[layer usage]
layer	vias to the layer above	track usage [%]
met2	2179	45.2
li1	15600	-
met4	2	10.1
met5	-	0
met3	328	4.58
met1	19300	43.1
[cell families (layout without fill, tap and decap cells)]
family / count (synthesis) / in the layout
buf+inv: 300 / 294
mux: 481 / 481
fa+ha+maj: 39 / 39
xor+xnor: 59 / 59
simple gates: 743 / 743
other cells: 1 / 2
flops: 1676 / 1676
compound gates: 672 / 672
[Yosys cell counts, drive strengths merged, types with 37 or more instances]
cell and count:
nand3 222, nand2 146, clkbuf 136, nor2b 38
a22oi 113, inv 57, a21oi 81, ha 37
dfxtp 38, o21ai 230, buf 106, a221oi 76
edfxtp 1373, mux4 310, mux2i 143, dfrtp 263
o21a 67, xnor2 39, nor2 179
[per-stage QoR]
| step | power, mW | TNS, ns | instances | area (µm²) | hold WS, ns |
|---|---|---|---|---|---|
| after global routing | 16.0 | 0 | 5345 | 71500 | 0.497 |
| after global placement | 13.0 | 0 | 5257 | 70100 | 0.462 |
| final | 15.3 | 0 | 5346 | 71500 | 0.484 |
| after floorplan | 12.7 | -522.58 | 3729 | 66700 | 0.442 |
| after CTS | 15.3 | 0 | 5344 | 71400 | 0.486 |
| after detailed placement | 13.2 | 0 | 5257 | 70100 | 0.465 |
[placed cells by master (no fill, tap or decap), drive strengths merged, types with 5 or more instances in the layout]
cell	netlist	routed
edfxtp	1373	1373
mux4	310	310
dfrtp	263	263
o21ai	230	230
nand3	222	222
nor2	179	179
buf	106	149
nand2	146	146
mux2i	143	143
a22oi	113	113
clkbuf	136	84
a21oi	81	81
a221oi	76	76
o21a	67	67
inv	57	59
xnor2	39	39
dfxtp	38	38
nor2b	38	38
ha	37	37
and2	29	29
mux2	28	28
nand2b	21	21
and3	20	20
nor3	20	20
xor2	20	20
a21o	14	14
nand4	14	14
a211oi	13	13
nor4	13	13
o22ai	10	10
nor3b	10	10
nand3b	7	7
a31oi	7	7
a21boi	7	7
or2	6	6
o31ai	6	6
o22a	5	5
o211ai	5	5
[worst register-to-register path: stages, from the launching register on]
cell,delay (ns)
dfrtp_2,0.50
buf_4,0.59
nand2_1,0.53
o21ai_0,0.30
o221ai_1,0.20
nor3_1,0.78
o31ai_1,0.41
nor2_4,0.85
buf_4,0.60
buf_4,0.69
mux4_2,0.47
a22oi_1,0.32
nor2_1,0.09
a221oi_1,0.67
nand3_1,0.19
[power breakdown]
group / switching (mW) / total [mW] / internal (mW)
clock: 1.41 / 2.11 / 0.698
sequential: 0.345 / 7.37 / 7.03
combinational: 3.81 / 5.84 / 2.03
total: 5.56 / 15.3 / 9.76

.....

▶ [WHAT IS EXPECTED]:
Copy every line in the data above that has the string "clkbuf" in it.

▶ [REPLY]:
nand3 222, nand2 146, clkbuf 136, nor2b 38
clkbuf	136	84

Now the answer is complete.